During the FINTUREX experiment at the Neumayer station in 1994 meteorological
data like wind profile, temperature, humidity, and irradiation were measured
in order to determine the energy exchange and their parametrization over
an antarctic ice shelf.
Since the measurements were performed in the stable stratified boundary layer,
our data are composed of waves, turbulence and intermittent bursts. This
means that the determination of the energy exchange requires a powerful tool
that makes it possible to separate (filter) the different contributions (waves
and turbulence) as well as to analyze the localized intermittent bursts.
Due to the lack of locality in the time domain, the Fourier transformation
(FT) has been increasingly substituted by the wavelet transformation (WT)
for the analysis of turbulent data in the last two decades. Because of their
localization in time as well as in frequency domain, the WT is the ideal
candidate for the analysis of such data. Beside the possibility of calculating
global spectra according to the FT, also local quantities like
local energy spectra and a local intermittency measure can
be determined. Additionally, due to the existence of an inverse transformation,
the WT is perfectly suited for filtering.

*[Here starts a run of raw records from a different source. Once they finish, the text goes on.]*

### config.mk
export PLATFORM = sky130hd
export DESIGN_NAME = dag_gain
export DESIGN_NICKNAME = d
export VERILOG_FILES = /design/src/rtl/dag_pkg.sv /design/src/rtl/dag_gain.sv
export SDC_FILE = /design/constraint.sdc
export NUM_CORES = 1
export LEC_CHECK = 0
export BUFFER_PORTS_ARGS = -buffer_cell sky130_fd_sc_hd__buf_2
export CAP_MARGIN = 15
export CORE_MARGIN = 8
export CORE_UTILIZATION = 60
export CTS_CLUSTER_DIAMETER = 40
export DETAILED_ROUTE_END_ITERATION = 16
export PLACE_DENSITY = 0.9
export SLEW_MARGIN = 10
export SYNTH_ARGS = -nofsm -noshare
export SYNTH_HDL_FRONTEND = slang
export SYNTH_SLANG_ARGS = --single-unit
### constraint.sdc
create_clock -name clk -period 10.8 [get_ports clk]
set_clock_uncertainty 0.15 [all_clocks]
set_input_delay 2.16 -clock clk [delete_from_list [all_inputs] [get_ports clk]]
set_output_delay 2.16 -clock clk [all_outputs]
set_load 0.01 [all_outputs]
### src/rtl/dag_pkg.sv
`timescale 1ns / 1ps

package dag_pkg;

  localparam int CURVE_POINTS = 21;

  // quotient bits: integer part of the table position plus 16 fraction bits
  localparam int POS_BITS = $clog2(CURVE_POINTS - 1);
  localparam int QW = POS_BITS + 16;
  localparam int NW = QW + 32;
  localparam int RW = $clog2(CURVE_POINTS);

  localparam int CFG_IDX_W = 8;
  localparam int CFG_DATA_W = 32;

  localparam logic [CFG_IDX_W-1:0] CFG_CURVE_MODE = 8'd0;
  localparam logic [CFG_IDX_W-1:0] CFG_DISTANCE_SCALE = 8'd1;
  localparam logic [CFG_IDX_W-1:0] CFG_SPREAD_AMOUNT = 8'd2;
  localparam logic [CFG_IDX_W-1:0] CFG_SPATIAL_BLEND = 8'd3;

  localparam logic [1:0] MODE_INVERSE = 2'd0;
  localparam logic [1:0] MODE_LINEAR = 2'd1;
  localparam logic [1:0] MODE_SMOOTH = 2'd2;

  localparam logic [15:0] UNITY = 16'd32768;

  localparam logic [63:0] CURVE_N = 64'(CURVE_POINTS - 1);
  localparam logic [63:0] CURVE_DEN = CURVE_N * CURVE_N * CURVE_N;

  typedef logic [CURVE_POINTS-1:0][15:0] curve_rom_t;

  // 1 - smoothstep, rounded half up
  function automatic curve_rom_t build_curve_rom();
    curve_rom_t rom;
    logic [63:0] k;
    logic [63:0] num;
    logic [63:0] s;
    for (int i = 0; i < CURVE_POINTS; i++) begin
      k = 64'(i);
      num = k * k * (64'd3 * CURVE_N - 64'd2 * k);
      s = (64'd32768 * num + CURVE_DEN / 64'd2) / CURVE_DEN;
      if (s > 64'd32768) begin
        s = 64'd32768;
      end
      rom[i] = 16'(64'd32768 - s);
    end
    return rom;
  endfunction

  localparam curve_rom_t CURVE_ROM = build_curve_rom();

  typedef enum logic [1:0] {
    SRC_EARLY,
    SRC_INV,
    SRC_LIN,
    SRC_SMOOTH
  } gain_src_t;

  typedef struct packed {
    logic [1:0]  curve_mode;
    logic [31:0] distance_scale;
    logic [15:0] spread_amount;
    logic [15:0] spatial_blend;
  } dag_cfg_t;

  typedef struct packed {
    gain_src_t   src;
    logic [15:0] early_gain;
    logic [15:0] coef;
  } dag_side_t;

  typedef struct packed {
    logic [31:0]   rem;
    logic [QW-1:0] nq;
    logic [31:0]   den;
    dag_side_t     side;
  } div_stage_t;

  typedef struct packed {
    logic [15:0] gain;
    logic [15:0] coef;
  } gain_item_t;

endpackage

### src/rtl/dag_gain.sv
`timescale 1ns / 1ps

module dag_gain (
  input  logic                clk,
  input  logic                rst_n,
  input  logic                in_valid,
  output logic                in_ready,
  input  dag_pkg::div_stage_t in_data,
  output logic                out_valid,
  input  logic                out_ready,
  output dag_pkg::gain_item_t out_data
);
  import dag_pkg::*;

  typedef struct packed {
    logic        smooth;
    logic [15:0] g_pre;
    logic [15:0] e0;
    logic [15:0] diff;
    logic [15:0] frac;
    logic [15:0] coef;
  } look_t;

  typedef struct packed {
    logic        smooth;
    logic [15:0] g_pre;
    logic [15:0] e0;
    logic [31:0] prod;
    logic [15:0] coef;
  } prod_t;

  logic [2:0] v_r;
  logic [3:0] en;
  look_t      s1_r;
  look_t      s1_nxt;
  prod_t      s2_r;
  prod_t      s2_nxt;
  gain_item_t s3_r;
  gain_item_t s3_nxt;

  logic [QW-1:0] q;
  logic [QW-1:0] qs;
  logic [RW-1:0] idx;
  logic [RW-1:0] idx_up;
  logic [15:0]   e1;
  logic [32:0]   rnd;

  assign en[3] = out_ready;
  assign en[2] = !v_r[2] || en[3];
  assign en[1] = !v_r[1] || en[2];
  assign en[0] = !v_r[0] || en[1];
  assign in_ready = en[0];

  always_comb begin
    q = in_data.nq;
    qs = q >> 16;
    if (qs > QW'(CURVE_POINTS - 2)) begin
      idx = RW'(CURVE_POINTS - 2);
    end else begin
      idx = qs[RW-1:0];
    end
    idx_up = idx + RW'(1);
    e1 = CURVE_ROM[idx_up];
    s1_nxt.smooth = (in_data.side.src == SRC_SMOOTH);
    s1_nxt.e0 = CURVE_ROM[idx];
    s1_nxt.diff = CURVE_ROM[idx] - e1;
    s1_nxt.frac = q[15:0];
    s1_nxt.coef = in_data.side.coef;
    case (in_data.side.src)
      SRC_EARLY: s1_nxt.g_pre = in_data.side.early_gain;
      SRC_INV:   s1_nxt.g_pre = q[15:0];
      SRC_LIN:   s1_nxt.g_pre = UNITY - q[15:0];
      default:   s1_nxt.g_pre = CURVE_ROM[idx];
    endcase
  end

  always_comb begin
    s2_nxt.smooth = s1_r.smooth;
    s2_nxt.g_pre = s1_r.g_pre;
    s2_nxt.e0 = s1_r.e0;
    s2_nxt.prod = s1_r.diff * s1_r.frac;
    s2_nxt.coef = s1_r.coef;
  end

  always_comb begin
    rnd = 33'(s2_r.prod) + 33'd32768;
    s3_nxt.coef = s2_r.coef;
    if (s2_r.smooth) begin
      s3_nxt.gain = s2_r.e0 - rnd[31:16];
    end else begin
      s3_nxt.gain = s2_r.g_pre;
    end
  end

  always_ff @(posedge clk) begin
    if (!rst_n) begin
      v_r <= '0;
    end else begin
      if (en[0]) begin
        v_r[0] <= in_valid;
      end
      if (en[1]) begin
        v_r[1] <= v_r[0];
      end
      if (en[2]) begin
        v_r[2] <= v_r[1];
      end
    end
  end

  always_ff @(posedge clk) begin
    if (en[0]) begin
      s1_r <= s1_nxt;
    end
    if (en[1]) begin
      s2_r <= s2_nxt;
    end
    if (en[2]) begin
      s3_r <= s3_nxt;
    end
  end

  assign out_valid = v_r[2];
  assign out_data = s3_r;

endmodule

==> metrics.yaml <==
sta:
  tns_ns: 0
  maxSlewViolCount: 0
  setup_viol: 0
  rsz0062_at_grt: "no"
  worst_pin_slew_ns: 1.20
  hold_viol: 0
  fmax_ghz: 0.136
  timing.final.crit_share_pct: 68.2
  max-slew-margin-rel_pct: 19.0
  postLayoutSetupSlackWorst_ns: 3.44
  fin_crit_ns: 7.36
placement:
  placedInstanceArea_um2: 18300
  placed_cells: 2093
  hpwlAfterDp_um: 33300
  gp_congestion: 0.922
  port_buffers: 92
  post-place-ws_ns: 3.26
logic_synthesis:
  syn_nets: 2141
  synthCells: 1683
  synth_top_family_by_area: "adder cells"
  yosys.cell_types.count: 76
  muxShareOfSynthArea_pct: 2.77
  yosys-top-cells-area: "edfxtp_1 31%, fa_1 22%, ha_1 10%"
  synth_flop_cell: "edfxtp_1"
  ys_warn_count: 0
  synth_edf_count: 179
  avgSynthCellArea_um2: 10.5
  synth-compound-area-share_pct: 9.83
  yosys.area.top_type: "edfxtp_1"
  yosys.area.top_type_share_pct: 30.5
  synth-xor-area-share_pct: 3.28
  ys_seq_area_share_pct: 30.9
  yosys.area_share.simple_pct: 14.1
  yosys.area_share.adder_pct: 32.1
  synth-async-reset-ratio_pct: 0
  yosys_register_bits: 182
  syn_area_um2: 17600
route:
  dr.pass1.iters: 5
  vias: 13339
  post_drt_wl_per_cell_um: 21.9
  vias_per_cell: 6.26
  antenna_left: 0
  drc_errors: 0
  drtIter0Drc: 1385
  wl_um: 46600
floorplan:
  ios: 157
  die_h_um: 187
  dieArea_um2: 35100
  die_x_um: 187
  start_util_pct: 61.1
  rows: 62
  core_region_area_um2: 28800
worst_hold_path:
  hp-class: "flip-flop to flip-flop"
  holdPathStages: 0
outcome:
  status: "complete, no violations"
global_routing:
  grt_overflow: 0
  first_global_vias: 13894
  grt_max_degree: 84
  grt_first_pass_wirelength_um: 72600
  antenna_found_initial: 5
  track_usage_pct: 26.1
setup_path:
  max_stage_delay_ns: 0.95
  cp_slowest_cell: "o21ai_0"
  required_ns: 10.89
  crit_buf_inv: 1
  critPathKind: "primary input to flip-flop"
  crit_fanout: 38
  critical_path_arrival_ns: 7.45
  reg2reg_depth: 19
  startpoint_type: "primary input"
  end_kind: "flip-flop"
  cp.depth: 15
  path_cells: "buf_2 -> or2_2 -> a21oi_2 -> ha_1 -> nor2_1 -> nor3_1 -> a21oi_1 -> o21ai_0 -> ha_1 -> o211ai_1 -> a21oi_1 -> o41ai_2 -> o21ai_1 -> a2111o_1 -> o311ai_1"
  cp_top_family: "compound AO/OA/AOI/OAI gates"
finish:
  regArea_um2: 5440
  nFillCells: 1963
  stdcell_count: 2130
  fin_nets: 2187
  final_area_um2: 19000
  syn2layout_area_growth_pct: 7.84
  multi_input_area_um2: 10900
  final_layout_size_suffix_gt1_share_pct: 10.1
run:
  drv_cap: 0
clocking:
  clockRootBuffer: "clkbuf_16"
  postCtsHoldBufs: 0
  clkSinkCount: 182
  clk_latency_ns: 0.45
  cts_tree: "built"
  htreeDepth: 4
  cts-buffers-inserted: 17
  cts_resized: 0
  post_cts_buffers: 0
  clockBufferDepth: 2
  clk_pin_slew_worst_paths_ns: 0.08
layout by cell type, fill, tap and decap left out, types with 6 or more instances in the layout:
cell type / netlist / layout
inv_1: 251 / 250
fa_1: 195 / 195
nand2_1: 190 / 189
edfxtp_1: 179 / 179
ha_1: 140 / 140
and2_1: 122 / 122
buf_2: 11 / 92
a21oi_1: 68 / 68
nor2_1: 57 / 57
xnor2_1: 42 / 42
o21ai_0: 40 / 40
xor2_1: 24 / 24
nor3_1: 24 / 24
nand3_1: 23 / 22
a21o_1: 18 / 18
o21a_1: 17 / 17
clkbuf_16: 0 / 17
a211oi_1: 15 / 15
mux4_2: 15 / 15
o211ai_1: 14 / 14
nand2b_1: 13 / 13
nand4_1: 13 / 13
nor2b_1: 10 / 10
a31oi_1: 10 / 10
and3_1: 8 / 8
mux2_2: 8 / 8
nor4_1: 8 / 8
mux2i_1: 6 / 6
o31ai_1: 6 / 6
o221ai_1: 6 / 6
a211o_1: 6 / 6
worst paths after layout:
check	startpoint	endpoint	slack, ns
setup / recovery	in_data[85]	s1_r[47]	3.44
hold / removal	s1_r[50]	s2_r[50]	0.26
setup reg to reg	s1_r[38]	s2_r[47]	4.06
hold reg to reg	s1_r[50]	s2_r[50]	0.26
per-layer routing:
metal | wire length [um] | global-route usage [%]
met1 | 16100 | 29.8
met2 | 23600 | 45.4
met3 | 4580 | 5.91
met4 | 2350 | 13.0
met5 | 14 | 0
through the flow:
step | hold slack, ns | util (%)
finish | 0.264 | 65.9
global placement | 0.251 | 63.6
global route | 0.272 | 65.9
CTS | 0.264 | 65.8
detailed placement | 0.255 | 63.6
floorplan | 0.250 | -
cells by family after synthesis:
family,count (synthesis)
AO/OA/AOI/OAI,253
XOR/XNOR,66
adder cells (fa/ha/maj),335
buffers and inverters,324
flip-flops,182
multiplexers,29
AND/OR/NAND/NOR,494
Yosys cell counts (all sizes together) (3+ instances only):
cell	instances
o211ai	14
a2111oi	4
ha	140
a21o	18
nand4	13
or2	7
o21ai	43
mux4	15
edfxtp	179
o311ai	4
o21bai	4
mux2	8
nor2	57
o31ai	6
a2111o	5
fa	195
clkbuf	56
nor3	25
a31oi	10
inv	253
buf	15
a211oi	16
a311oi	3
a21oi	69
nor4	11
a21boi	4
and2	122
and3	8
nand3	23
o21a	17
xor2	24
a211o	6
nand2	190
nor2b	10
o2111ai	5
and4	4
mux2i	6
o221ai	6
dfxtp	3
xnor2	42
nand2b	13
or3	4
flip-flops by register name (all words and copies together), names as in the netlist:
signal / flops
v_r: 3
out_data: 32
s2_r: 66
s1_r: 81
cell type report:
cell class              count  share of cell area (%)
well taps                 384                    2.53
clock buffers              17                    2.24
multi-input cells        1177                    57.6
flip-flops and latches    182                    28.6
inverters                 253                    5.00
diodes                      4                  0.0527
repair buffers             98                    2.77
clock inverters            15                    1.11
Power is not shown: default switching activity piles up to over one toggle a cycle in this logic, so the estimate is an artifact.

Because of the variability of our data, it is desirable to find a typification
that describes the main characteristics of a particular timetrace. We present
a method that allows such kind of classification. Since the wavelet spectra
of our data exhibit a well developed local minimum at the
Brunt-Vaisälä frequency fBV (i.e. the maximum frequency
of waves), the ratio of the energy content of the spectra above and below
fBV can be used for a rough classification of the timeseries in
respect to the contributions of waves and turbulence.

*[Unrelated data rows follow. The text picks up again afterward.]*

### src/rtl/dag_pkg.sv
`timescale 1ns / 1ps

package dag_pkg;

  localparam int CURVE_POINTS = 21;

  // quotient bits: integer part of the table position plus 16 fraction bits
  localparam int POS_BITS = $clog2(CURVE_POINTS - 1);
  localparam int QW = POS_BITS + 16;
  localparam int NW = QW + 32;
  localparam int RW = $clog2(CURVE_POINTS);

  localparam int CFG_IDX_W = 8;
  localparam int CFG_DATA_W = 32;

  localparam logic [CFG_IDX_W-1:0] CFG_CURVE_MODE = 8'd0;
  localparam logic [CFG_IDX_W-1:0] CFG_DISTANCE_SCALE = 8'd1;
  localparam logic [CFG_IDX_W-1:0] CFG_SPREAD_AMOUNT = 8'd2;
  localparam logic [CFG_IDX_W-1:0] CFG_SPATIAL_BLEND = 8'd3;

  localparam logic [1:0] MODE_INVERSE = 2'd0;
  localparam logic [1:0] MODE_LINEAR = 2'd1;
  localparam logic [1:0] MODE_SMOOTH = 2'd2;

  localparam logic [15:0] UNITY = 16'd32768;

  localparam logic [63:0] CURVE_N = 64'(CURVE_POINTS - 1);
  localparam logic [63:0] CURVE_DEN = CURVE_N * CURVE_N * CURVE_N;

  typedef logic [CURVE_POINTS-1:0][15:0] curve_rom_t;

  // 1 - smoothstep, rounded half up
  function automatic curve_rom_t build_curve_rom();
    curve_rom_t rom;
    logic [63:0] k;
    logic [63:0] num;
    logic [63:0] s;
    for (int i = 0; i < CURVE_POINTS; i++) begin
      k = 64'(i);
      num = k * k * (64'd3 * CURVE_N - 64'd2 * k);
      s = (64'd32768 * num + CURVE_DEN / 64'd2) / CURVE_DEN;
      if (s > 64'd32768) begin
        s = 64'd32768;
      end
      rom[i] = 16'(64'd32768 - s);
    end
    return rom;
  endfunction

  localparam curve_rom_t CURVE_ROM = build_curve_rom();

  typedef enum logic [1:0] {
    SRC_EARLY,
    SRC_INV,
    SRC_LIN,
    SRC_SMOOTH
  } gain_src_t;

  typedef struct packed {
    logic [1:0]  curve_mode;
    logic [31:0] distance_scale;
    logic [15:0] spread_amount;
    logic [15:0] spatial_blend;
  } dag_cfg_t;

  typedef struct packed {
    gain_src_t   src;
    logic [15:0] early_gain;
    logic [15:0] coef;
  } dag_side_t;

  typedef struct packed {
    logic [31:0]   rem;
    logic [QW-1:0] nq;
    logic [31:0]   den;
    dag_side_t     side;
  } div_stage_t;

  typedef struct packed {
    logic [15:0] gain;
    logic [15:0] coef;
  } gain_item_t;

endpackage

Another most challenging question has been the nonlinear interaction between
the waves and the turbulent flow. We present a new method of direct visualization
of the energy transfer from long scales (waves) to the smaller scales of
turbulence (Richardson cascade) by means of the first moment (i. e. center
of mass) of the local energy spectra and its behavior in time. We are quite
confident that on the basis of this analyzing method the energy transfer
rate between the generations of eddies can be determined. For a comparison
data from a cylinder wake in a wind channel are also analyzed.